“Why, you’re a little Cole from next door.”
“Yes,” said Jeremy. “I thought this was our pantry and it was yours. Wait a minute. I’m going to sneeze.” This he did, and then hurried on breathlessly: “Please let me go now and I’ll come in to-morrow and explain everything and pay for the cups and saucers. But I don’t want them to know that I’ve been out.”
“Here, pick the bits up at once,” she said, “or somebody will be cutting themselves. It’s just like that maid, having it out on the table. That settles it.

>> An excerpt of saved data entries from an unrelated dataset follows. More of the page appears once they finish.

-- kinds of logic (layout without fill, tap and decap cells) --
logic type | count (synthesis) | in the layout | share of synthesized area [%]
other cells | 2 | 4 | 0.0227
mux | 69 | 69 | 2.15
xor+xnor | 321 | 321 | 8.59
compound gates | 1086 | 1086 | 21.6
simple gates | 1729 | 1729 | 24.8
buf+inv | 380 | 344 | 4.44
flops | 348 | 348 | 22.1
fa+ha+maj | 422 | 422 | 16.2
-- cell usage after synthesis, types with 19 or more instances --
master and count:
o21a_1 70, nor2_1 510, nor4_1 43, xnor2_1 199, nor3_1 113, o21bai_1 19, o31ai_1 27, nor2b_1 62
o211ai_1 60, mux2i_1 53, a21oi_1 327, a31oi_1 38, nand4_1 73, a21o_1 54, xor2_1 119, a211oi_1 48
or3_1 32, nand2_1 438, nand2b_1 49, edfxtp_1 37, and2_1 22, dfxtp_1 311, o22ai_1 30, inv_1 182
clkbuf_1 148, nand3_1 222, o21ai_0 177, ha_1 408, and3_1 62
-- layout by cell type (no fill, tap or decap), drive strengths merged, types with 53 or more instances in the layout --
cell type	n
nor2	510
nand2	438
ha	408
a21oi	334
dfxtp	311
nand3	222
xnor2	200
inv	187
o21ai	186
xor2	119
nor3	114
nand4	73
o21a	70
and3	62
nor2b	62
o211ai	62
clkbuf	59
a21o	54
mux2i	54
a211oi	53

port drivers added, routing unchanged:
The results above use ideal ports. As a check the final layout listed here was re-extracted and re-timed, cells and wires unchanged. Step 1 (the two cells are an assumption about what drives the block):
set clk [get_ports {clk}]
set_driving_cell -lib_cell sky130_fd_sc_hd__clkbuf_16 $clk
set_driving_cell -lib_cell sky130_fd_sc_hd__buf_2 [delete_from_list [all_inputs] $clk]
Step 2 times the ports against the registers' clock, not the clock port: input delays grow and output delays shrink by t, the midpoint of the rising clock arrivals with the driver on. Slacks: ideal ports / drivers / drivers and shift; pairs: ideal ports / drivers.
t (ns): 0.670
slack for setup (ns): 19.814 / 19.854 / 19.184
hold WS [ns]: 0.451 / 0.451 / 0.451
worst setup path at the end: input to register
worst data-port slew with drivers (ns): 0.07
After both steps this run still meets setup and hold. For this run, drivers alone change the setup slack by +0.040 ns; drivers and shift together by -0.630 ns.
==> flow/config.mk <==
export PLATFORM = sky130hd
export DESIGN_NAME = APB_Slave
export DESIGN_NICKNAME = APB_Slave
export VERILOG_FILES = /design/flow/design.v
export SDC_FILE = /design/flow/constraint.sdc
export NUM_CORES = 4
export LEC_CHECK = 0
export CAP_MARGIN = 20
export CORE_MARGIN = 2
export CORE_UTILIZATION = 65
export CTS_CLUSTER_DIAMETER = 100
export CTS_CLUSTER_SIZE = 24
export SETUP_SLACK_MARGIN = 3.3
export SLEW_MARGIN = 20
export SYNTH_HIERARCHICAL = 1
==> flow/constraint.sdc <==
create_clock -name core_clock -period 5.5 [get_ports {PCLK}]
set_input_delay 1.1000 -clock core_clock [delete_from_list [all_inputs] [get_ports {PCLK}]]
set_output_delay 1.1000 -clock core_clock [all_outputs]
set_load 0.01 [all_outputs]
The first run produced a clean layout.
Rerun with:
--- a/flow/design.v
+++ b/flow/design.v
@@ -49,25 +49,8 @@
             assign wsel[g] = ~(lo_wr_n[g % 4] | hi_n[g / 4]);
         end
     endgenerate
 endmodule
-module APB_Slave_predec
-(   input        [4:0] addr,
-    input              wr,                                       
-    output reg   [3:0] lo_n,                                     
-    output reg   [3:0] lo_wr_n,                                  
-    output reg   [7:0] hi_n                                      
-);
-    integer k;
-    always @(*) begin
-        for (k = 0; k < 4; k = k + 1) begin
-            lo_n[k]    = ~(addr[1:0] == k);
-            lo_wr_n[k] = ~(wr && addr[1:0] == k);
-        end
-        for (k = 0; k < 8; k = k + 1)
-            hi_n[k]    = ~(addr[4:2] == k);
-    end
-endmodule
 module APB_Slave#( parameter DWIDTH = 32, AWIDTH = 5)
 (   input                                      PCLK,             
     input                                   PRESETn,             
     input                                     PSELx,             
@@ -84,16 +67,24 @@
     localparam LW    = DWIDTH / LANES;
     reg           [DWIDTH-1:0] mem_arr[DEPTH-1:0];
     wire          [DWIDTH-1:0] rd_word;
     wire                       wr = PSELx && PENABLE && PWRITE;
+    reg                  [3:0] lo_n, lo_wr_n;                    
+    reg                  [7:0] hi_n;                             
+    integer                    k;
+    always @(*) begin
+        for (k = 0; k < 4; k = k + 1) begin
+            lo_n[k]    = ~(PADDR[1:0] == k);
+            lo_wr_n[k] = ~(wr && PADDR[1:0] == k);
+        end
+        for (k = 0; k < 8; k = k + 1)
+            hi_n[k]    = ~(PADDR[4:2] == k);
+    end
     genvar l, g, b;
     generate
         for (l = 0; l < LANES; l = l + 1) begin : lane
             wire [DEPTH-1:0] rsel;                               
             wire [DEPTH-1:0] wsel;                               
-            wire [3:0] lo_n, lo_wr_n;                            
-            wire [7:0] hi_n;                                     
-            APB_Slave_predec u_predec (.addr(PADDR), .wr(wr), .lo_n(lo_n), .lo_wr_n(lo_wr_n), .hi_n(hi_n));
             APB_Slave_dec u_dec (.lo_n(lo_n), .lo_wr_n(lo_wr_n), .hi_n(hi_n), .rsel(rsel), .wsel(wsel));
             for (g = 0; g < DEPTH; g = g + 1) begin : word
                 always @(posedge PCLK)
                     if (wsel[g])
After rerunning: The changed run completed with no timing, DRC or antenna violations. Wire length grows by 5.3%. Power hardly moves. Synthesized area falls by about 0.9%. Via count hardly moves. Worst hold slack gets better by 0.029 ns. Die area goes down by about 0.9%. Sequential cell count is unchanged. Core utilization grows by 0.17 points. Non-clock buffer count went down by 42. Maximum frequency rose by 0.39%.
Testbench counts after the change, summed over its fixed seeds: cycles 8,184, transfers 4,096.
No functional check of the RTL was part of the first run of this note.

She shall leave to-morrow.”
She put down the candle and pistol on the table, and then watched him while he picked up the pieces. They were not very many.

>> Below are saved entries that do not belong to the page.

Background: an optimization exercise with open tools, aiming at small area. Do not read the settings as production practice. The RTL was checked by simulation tests, not by an equivalence proof against the original design. Power and IR drop assume default switching activity.

==> v15 <==
==> flow/design.v <==
module baud_rate_gen(
    input  i_clk,
    input  i_rst,
    output baud_en
);
    localparam [13:0] RELOAD = 14'b00011110101000;
    localparam [13:0] TICK   = 14'b11000010101100;
    localparam [13:0] TMASK  = 14'b10111111011110;
    reg  [13:0] p;
    wire det = ((p ^ TICK) & TMASK) == 14'd0;
    wire en  = i_rst & ~det;
    always @(posedge i_clk) begin
        p[13:1] <= en ? ~p[12:0] : RELOAD[13:1];
        p[0]    <= ~i_rst | (~det & (p[13] ^ (p[0] & p[2])));
    end
    assign baud_en = det;
endmodule
module UART_INTERFACE #(parameter data_width = 8)(
    input i_clk,
    input i_rst,
    input  [data_width - 1 : 0] s_axis_data,
    input                       s_axis_valid,
    output                      s_axis_ready,
    output [data_width - 1 : 0] m_axis_data,
    output                      m_axis_valid,
    input                       m_axis_ready
);
    localparam [3:0] IDLE = 4'd0,  START = 4'd1, SB = 4'd2,
                     B1 = 4'd3, B2 = 4'd4, B3 = 4'd5, B4 = 4'd6,
                     B5 = 4'd7, B6 = 4'd8, B7 = 4'd9, B8 = 4'd10,
                     T = 4'd11, E0 = 4'd12, E1 = 4'd13;
    wire tick;
    baud_rate_gen generator(.i_clk(i_clk), .i_rst(i_rst), .baud_en(tick));
    reg [3:0] st, nst;
    reg [7:0] txd, rxd;
    wire tx_idle = (st == IDLE) | (st == T) | (st == E0);
    wire cap = s_axis_valid & tx_idle;
    always @(*) begin
        case (st)
            IDLE:    nst = s_axis_valid ? START : IDLE;
            START:   nst = tick ? SB : START;
            SB:      nst = tick ? B1 : SB;
            B1:      nst = tick ? B2 : B1;
            B2:      nst = tick ? B3 : B2;
            B3:      nst = tick ? B4 : B3;
            B4:      nst = tick ? B5 : B4;
            B5:      nst = tick ? B6 : B5;
            B6:      nst = tick ? B7 : B6;
            B7:      nst = tick ? B8 : B7;
            B8:      nst = tick ? T : B8;
            T:       nst = s_axis_valid ? E1 : E0;
            E0:      nst = s_axis_valid ? START : IDLE;
            E1:      nst = START;
            default: nst = IDLE;
        endcase
        if (!i_rst) nst = IDLE;
    end
    wire [7:0] mask;
    assign mask[0] = (nst == B2) | (nst == B3) | (nst == B4) | (nst == B5) | (nst == B6) | (nst == B7) | (nst == B8) | (nst == T) | (nst == E0) | (nst == E1);
    assign mask[1] = (nst == B3) | (nst == B4) | (nst == B5) | (nst == B6) | (nst == B7) | (nst == B8) | (nst == T) | (nst == E0) | (nst == E1);
    assign mask[2] = (nst == B4) | (nst == B5) | (nst == B6) | (nst == B7) | (nst == B8) | (nst == T) | (nst == E0) | (nst == E1);
    assign mask[3] = (nst == B5) | (nst == B6) | (nst == B7) | (nst == B8) | (nst == T) | (nst == E0) | (nst == E1);
    assign mask[4] = (nst == B6) | (nst == B7) | (nst == B8) | (nst == T) | (nst == E0) | (nst == E1);
    assign mask[5] = (nst == B7) | (nst == B8) | (nst == T) | (nst == E0) | (nst == E1);
    assign mask[6] = (nst == B8) | (nst == T) | (nst == E0) | (nst == E1);
    assign mask[7] = (nst == T) | (nst == E0) | (nst == E1);
    always @(posedge i_clk) begin
        st <= nst;
        if (cap) txd <= s_axis_data;
        rxd <= txd & mask;
    end
    assign s_axis_ready = tick & tx_idle;
    assign m_axis_valid = (st == E0) | (st == E1);
    assign m_axis_data  = rxd;
endmodule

“And now please may I go?” said Jeremy again. “I didn’t mean to come into your house. I didn’t really. I’ll explain everything to-morrow.”
“No, you won’t,” said Miss Mackenzie grimly. “You’ll explain here and now. That’s a pretty thing to come breaking into somebody’s house after midnight, and then thinking you can go out just as easily as you came in. . . . You can sit down,” she said as a kind of afterthought, pointing to a chair.
“It isn’t anything really,” said Jeremy very quickly. “I mean that it isn’t anything you need mind. They dared me to run round the cathedral twice when the clock struck twelve, and I did it, and ran home and climbed into your house by mistake.”
“Who’s they?” asked Miss Mackenzie, gathering her quilt more closely about her.
“Bill Bartlett and Ernest Sampson,” he said, as though that must tell her everything. “The Dean’s son, you know; and I don’t like him, so when he dares me to anything I must do it, you see.”
“I don’t see at all,” said Miss Mackenzie. “It was a very wicked and silly thing to do. There are plenty of people I don’t like, but I don’t run round the cathedral just to please them.”